* [What you have to do]
From the records below, please repeat exactly the line that has "mem_wdata_c = frame_c ^ DW'(lfsr_q);", the line that has "end else begin", and every line between them, and nothing else.

* [Records for processing]
<file path="src/rtl/encrypter_top_level.sv">
// LFSR stream encrypter: frames a plaintext message with 0x7E padding and
// XORs each of the 64 frame bytes with a 5-bit LFSR, writing ciphertext to mem[64:127].

module enc_dat_mem (
  input  logic       clk,
  input  logic       we,
  input  logic [7:0] waddr,
  input  logic [7:0] wdata,
  input  logic [7:0] raddr_a,
  input  logic [7:0] raddr_b,
  output logic [7:0] rdata_a_c,
  output logic [7:0] rdata_b_c
);

  logic [7:0] core [256];

  always_ff @(posedge clk) begin
    if (we) begin
      core[waddr] <= wdata;
    end
  end

  assign rdata_a_c = core[raddr_a];
  assign rdata_b_c = core[raddr_b];

endmodule

module encrypter_top_level (
  input  logic       clk,
  input  logic       init,
  input  logic       wr_en,
  input  logic [7:0] waddr,
  input  logic [7:0] data_in,
  input  logic [7:0] raddr,
  output logic [7:0] data_out,
  output logic       done
);

  localparam int unsigned AW        = 8;
  localparam int unsigned DW        = 8;
  localparam int unsigned IW        = 6;
  localparam int unsigned LW        = 5;
  localparam int unsigned MSG_BASE  = 0;
  localparam int unsigned CFG_BASE  = 60;
  localparam int unsigned CT_BASE   = 64;
  localparam int unsigned MAX_LEN   = 50;
  localparam int unsigned PRE_MIN   = 7;
  localparam int unsigned PRE_MAX   = 12;
  localparam int unsigned LAST_IDX  = 63;
  localparam logic [DW-1:0] PAD     = 8'h7E;

  localparam logic [1:0] S_IDLE = 2'd0;
  localparam logic [1:0] S_LOAD = 2'd1;
  localparam logic [1:0] S_RUN  = 2'd2;
  localparam logic [1:0] S_DONE = 2'd3;

  logic [1:0]    state_q, state_d;
  logic [1:0]    cnt_q,   cnt_d;
  logic [IW-1:0] idx_q,   idx_d;
  logic [LW-1:0] lfsr_q,  lfsr_d;
  logic [LW-1:0] taps_q,  taps_d;
  logic [IW-1:0] len_q,   len_d;
  logic [3:0]    pre_q,   pre_d;
  logic          done_q,  done_d;

  logic          mem_we_c;
  logic [AW-1:0] mem_waddr_c;
  logic [DW-1:0] mem_wdata_c;
  logic [AW-1:0] int_raddr_c;
  logic [DW-1:0] int_rdata_c;
  logic [DW-1:0] frame_c;
  logic [6:0]    pos_c;
  logic [6:0]    msg_end_c;
  logic          in_msg_c;
  logic          host_ok_c;
  logic [LW-1:0] lfsr_step_c;

  function automatic logic [IW-1:0] clamp_len(input logic [DW-1:0] b);
    return (b > DW'(MAX_LEN)) ? IW'(MAX_LEN) : b[IW-1:0];
  endfunction

  function automatic logic [3:0] clamp_pre(input logic [DW-1:0] b);
    if (b < DW'(PRE_MIN)) begin
      return 4'(PRE_MIN);
    end else if (b > DW'(PRE_MAX)) begin
      return 4'(PRE_MAX);
    end
    return b[3:0];
  endfunction

  // Out-of-range pattern selects fall back to the 5'h17 polynomial.
  function automatic logic [LW-1:0] pat_taps(input logic [DW-1:0] b);
    case (b)
      8'd0:    return 5'h1E;
      8'd1:    return 5'h1D;
      8'd2:    return 5'h1B;
      8'd3:    return 5'h17;
      8'd4:    return 5'h14;
      8'd5:    return 5'h12;
      default: return 5'h17;
    endcase
  endfunction

  // An all-zero seed would lock the LFSR, so it is forced to 1.
  function automatic logic [LW-1:0] seed_of(input logic [LW-1:0] b);
    return (b == '0) ? LW'(1) : b;
  endfunction

  enc_dat_mem dm1 (
    .clk       (clk),
    .we        (mem_we_c),
    .waddr     (mem_waddr_c),
    .wdata     (mem_wdata_c),
    .raddr_a   (raddr),
    .raddr_b   (int_raddr_c),
    .rdata_a_c (data_out),
    .rdata_b_c (int_rdata_c)
  );

  // Frame position decode and internal read address.
  always_comb begin
    pos_c       = {1'b0, idx_q};
    msg_end_c   = 7'(pre_q) + 7'(len_q);
    in_msg_c    = (pos_c >= 7'(pre_q)) && (pos_c < msg_end_c);
    int_raddr_c = AW'(CFG_BASE) + AW'(cnt_q);
    if (state_q == S_RUN) begin
      int_raddr_c = AW'(MSG_BASE) + AW'(idx_q) - AW'(pre_q);
    end
    frame_c     = in_msg_c ? int_rdata_c : PAD;
    lfsr_step_c = {lfsr_q[3:0], ^(lfsr_q & taps_q)};
  end

  // Memory write arbitration: ciphertext while running, host otherwise.
  always_comb begin
    host_ok_c   = init || (state_q == S_IDLE) || (state_q == S_DONE);
    mem_we_c    = 1'b0;
    mem_waddr_c = waddr;
    mem_wdata_c = data_in;
    if ((state_q == S_RUN) && !init) begin
      mem_we_c    = 1'b1;
      mem_waddr_c = AW'(CT_BASE) + AW'(idx_q);
      mem_wdata_c = frame_c ^ DW'(lfsr_q);
    end else if (wr_en && host_ok_c) begin
      mem_we_c    = 1'b1;
    end
  end

  always_comb begin
    state_d = state_q;
    cnt_d   = cnt_q;
    idx_d   = idx_q;
    lfsr_d  = lfsr_q;
    taps_d  = taps_q;
    len_d   = len_q;
    pre_d   = pre_q;
    done_d  = (state_q == S_DONE);
    case (state_q)
      S_IDLE: begin
        len_d   = clamp_len(int_rdata_c);
        cnt_d   = 2'd1;
        state_d = S_LOAD;
      end
      S_LOAD: begin
        cnt_d = cnt_q + 2'd1;
        case (cnt_q)
          2'd1:    pre_d  = clamp_pre(int_rdata_c);
          2'd2:    taps_d = pat_taps(int_rdata_c);
          2'd3: begin
            lfsr_d  = seed_of(int_rdata_c[LW-1:0]);
            idx_d   = '0;
            state_d = S_RUN;
          end
          default: cnt_d = 2'd1;
        endcase
      end
      S_RUN: begin
        lfsr_d = lfsr_step_c;
        idx_d  = idx_q + IW'(1);
        if (idx_q == IW'(LAST_IDX)) begin
          state_d = S_DONE;
        end
      end
      default: begin
        state_d = S_DONE;
      end
    endcase
  end

  always_ff @(posedge clk) begin
    if (init) begin
      state_q <= S_IDLE;
      cnt_q   <= '0;
      idx_q   <= '0;
      lfsr_q  <= '0;
      taps_q  <= '0;
      len_q   <= '0;
      pre_q   <= '0;
      done_q  <= 1'b0;
    end else begin
      state_q <= state_d;
      cnt_q   <= cnt_d;
      idx_q   <= idx_d;
      lfsr_q  <= lfsr_d;
      taps_q  <= taps_d;
      len_q   <= len_d;
      pre_q   <= pre_d;
      done_q  <= done_d;
    end
  end

  assign done = done_q;

endmodule
</file>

* [Answer to the exercise]
      mem_wdata_c = frame_c ^ DW'(lfsr_q);
    end else if (wr_en && host_ok_c) begin
      mem_we_c    = 1'b1;
    end
  end

  always_comb begin
    state_d = state_q;
    cnt_d   = cnt_q;
    idx_d   = idx_q;
    lfsr_d  = lfsr_q;
    taps_d  = taps_q;
    len_d   = len_q;
    pre_d   = pre_q;
    done_d  = (state_q == S_DONE);
    case (state_q)
      S_IDLE: begin
        len_d   = clamp_len(int_rdata_c);
        cnt_d   = 2'd1;
        state_d = S_LOAD;
      end
      S_LOAD: begin
        cnt_d = cnt_q + 2'd1;
        case (cnt_q)
          2'd1:    pre_d  = clamp_pre(int_rdata_c);
          2'd2:    taps_d = pat_taps(int_rdata_c);
          2'd3: begin
            lfsr_d  = seed_of(int_rdata_c[LW-1:0]);
            idx_d   = '0;
            state_d = S_RUN;
          end
          default: cnt_d = 2'd1;
        endcase
      end
      S_RUN: begin
        lfsr_d = lfsr_step_c;
        idx_d  = idx_q + IW'(1);
        if (idx_q == IW'(LAST_IDX)) begin
          state_d = S_DONE;
        end
      end
      default: begin
        state_d = S_DONE;
      end
    endcase
  end

  always_ff @(posedge clk) begin
    if (init) begin
      state_q <= S_IDLE;
      cnt_q   <= '0;
      idx_q   <= '0;
      lfsr_q  <= '0;
      taps_q  <= '0;
      len_q   <= '0;
      pre_q   <= '0;
      done_q  <= 1'b0;
    end else begin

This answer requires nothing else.